Por la noche, solo en casa y sentado a la mesa del comedor, en el mismo sitio y en la misma silla que había ocupado su padre la última vez que lo vio, el papel se ofrece ante sus ojos con su desnudez rosada y nada de cuanto se le ocurre le parece convincente. Al cabo de una hora se levanta, se lía la bufanda al cuello y acude al tostadero del señor Huguet corriendo bajo una noche estrellada y con luna llena. Mientras le da vueltas a la manivela, el turbio remolino de agua de lluvia gira otra vez vertiginoso en la boca de la alcantarilla, y al introducir la mano, tardíamente y sin convicción, se chamusca los dedos. Alivia la mano en el agua de un cubo y el señor Huguet le regaña: si quiere apartar un leño porque hay demasiado fuego, debe usar las tenazas o ponerse los guantes.

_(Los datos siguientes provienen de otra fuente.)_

## src/rtl/msrv32_target_addr_unit.sv

```systemverilog
// Target address unit: computes branch / jump / JALR / link addresses and
// carries them through PIPE_DEPTH elastic register stages.
//
// Ports:
//   ms_riscv32_mp_clk_in  - clock, all state on the rising edge
//   ms_riscv32_mp_rst_in  - asynchronous active-low reset
//   flush_in              - squash every in-flight result at the next edge
//   valid_in / ready_out  - upstream handshake for {pc_in, rs_1_in, imm_in, mode_in}
//   mode_in               - 00 pc+imm, 01 rs1+imm, 10 (rs1+imm)&~1, 11 pc+LINK_OFFSET
//   valid_out / ready_in  - downstream handshake for {iadder_out, misaligned_out}
//   iadder_out            - computed target address
//   misaligned_out        - target violates IALIGN (qualified by valid_out)
module msrv32_target_addr_unit #(
    parameter int unsigned XLEN        = 32,
    parameter int unsigned PIPE_DEPTH  = 1,
    parameter int unsigned IALIGN      = 32,
    parameter int unsigned LINK_OFFSET = 4
) (
    input  logic            ms_riscv32_mp_clk_in,
    input  logic            ms_riscv32_mp_rst_in,
    input  logic            flush_in,
    input  logic            valid_in,
    output logic            ready_out,
    input  logic [XLEN-1:0] pc_in,
    input  logic [XLEN-1:0] rs_1_in,
    input  logic [XLEN-1:0] imm_in,
    input  logic [1:0]      mode_in,
    output logic            valid_out,
    input  logic            ready_in,
    output logic [XLEN-1:0] iadder_out,
    output logic            misaligned_out
);

    // ------------------------------------------------------------------
    // Stage 0: address arithmetic and alignment check
    // ------------------------------------------------------------------
    logic [XLEN-1:0] op_a;
    logic [XLEN-1:0] op_b;
    logic [XLEN-1:0] sum;
    logic [XLEN-1:0] target;
    logic            target_mis;

    always_comb begin
        op_a = pc_in;
        op_b = imm_in;
        unique case (mode_in)
            2'b00: begin
                op_a = pc_in;
                op_b = imm_in;
            end
            2'b01, 2'b10: begin
                op_a = rs_1_in;
                op_b = imm_in;
            end
            2'b11: begin
                op_a = pc_in;
                op_b = XLEN'(LINK_OFFSET);
            end
        endcase

        // Carry out is discarded: wrap-around targets are legal.
        sum    = op_a + op_b;
        target = sum;

        // JALR clears bit 0 before the alignment check.
        if (mode_in == 2'b10) begin
            target[0] = 1'b0;
        end

        if (IALIGN == 16) begin
            target_mis = target[0];
        end else begin
            target_mis = target[1] | target[0];
        end
    end

    // ------------------------------------------------------------------
    // Elastic pipeline
    // ------------------------------------------------------------------
    logic [PIPE_DEPTH-1:0]           v_q;
    logic [PIPE_DEPTH-1:0]           v_d;
    logic [PIPE_DEPTH-1:0][XLEN-1:0] addr_q;
    logic [PIPE_DEPTH-1:0][XLEN-1:0] addr_d;
    logic [PIPE_DEPTH-1:0]           mis_q;
    logic [PIPE_DEPTH-1:0]           mis_d;
    logic [PIPE_DEPTH-1:0]           stg_ready;
    logic                            ready_acc;

    // Index k of each chain is the upstream source of stage k; index
    // PIPE_DEPTH is the last stage, which drives the outputs.
    logic [PIPE_DEPTH:0]             chain_v;
    logic [PIPE_DEPTH:0]             chain_mis;
    logic [PIPE_DEPTH:0][XLEN-1:0]   chain_addr;

    assign chain_v    = {v_q, valid_in};
    assign chain_mis  = {mis_q, target_mis};
    assign chain_addr = {addr_q, target};

    // ready_k = !v_k | ready_(k+1), evaluated from the output end backwards.
    always_comb begin
        ready_acc = ready_in;
        stg_ready = '0;
        for (int k = int'(PIPE_DEPTH) - 1; k >= 0; k--) begin
            ready_acc    = ready_acc | ~v_q[k];
            stg_ready[k] = ready_acc;
        end
    end

    always_comb begin
        v_d    = v_q;
        addr_d = addr_q;
        mis_d  = mis_q;
        for (int k = 0; k < int'(PIPE_DEPTH); k++) begin
            // A ready stage is either empty or being drained, so it simply
            // takes whatever its upstream offers (possibly a bubble).
            if (stg_ready[k]) begin
                v_d[k] = chain_v[k];
                if (chain_v[k]) begin
                    addr_d[k] = chain_addr[k];
                    mis_d[k]  = chain_mis[k];
                end
            end
        end
        // Flush beats every transfer; data registers may keep stale values.
        if (flush_in) begin
            v_d = '0;
        end
    end

    always_ff @(posedge ms_riscv32_mp_clk_in or negedge ms_riscv32_mp_rst_in) begin
        if (!ms_riscv32_mp_rst_in) begin
            v_q    <= '0;
            addr_q <= '0;
            mis_q  <= '0;
        end else begin
            v_q    <= v_d;
            addr_q <= addr_d;
            mis_q  <= mis_d;
        end
    end

    assign ready_out      = stg_ready[0];
    assign valid_out      = chain_v[PIPE_DEPTH];
    assign iadder_out     = chain_addr[PIPE_DEPTH];
    assign misaligned_out = chain_mis[PIPE_DEPTH];

endmodule

```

De madrugada vuelve a casa, deposita la bolsita de café en el aparador, y, sin quitarse la bufanda, se sienta de nuevo a la mesa empuñando la pluma con el resquemor todavía en las yemas de los dedos. Todo lo que ha estado pensando acuclillado frente al fuego, mientras con una mano hacía girar el tambor lleno de café y azúcar y metía los dedos de la otra en el agua fría, lo tiene ahora ante los ojos. En el sobre escribe el nombre despacio, la V inicial con un rizo alegre a la derecha, tal como recordaba haber visto fugazmente en la fatídica noche de náuseas en las Ramblas.

Duerme tres horas de bruces sobre la mesa. A las ocho de la mañana su madre regresa de la Residencia con la mitad de una tarta de nata y hojaldre que le han ofrecido las monjas de la cocina. Él ya ha hecho café, ha calentado la leche y ha tostado el pan en el hornillo eléctrico. Desayunan juntos y una vez más su madre le regaña por levantarse tan temprano.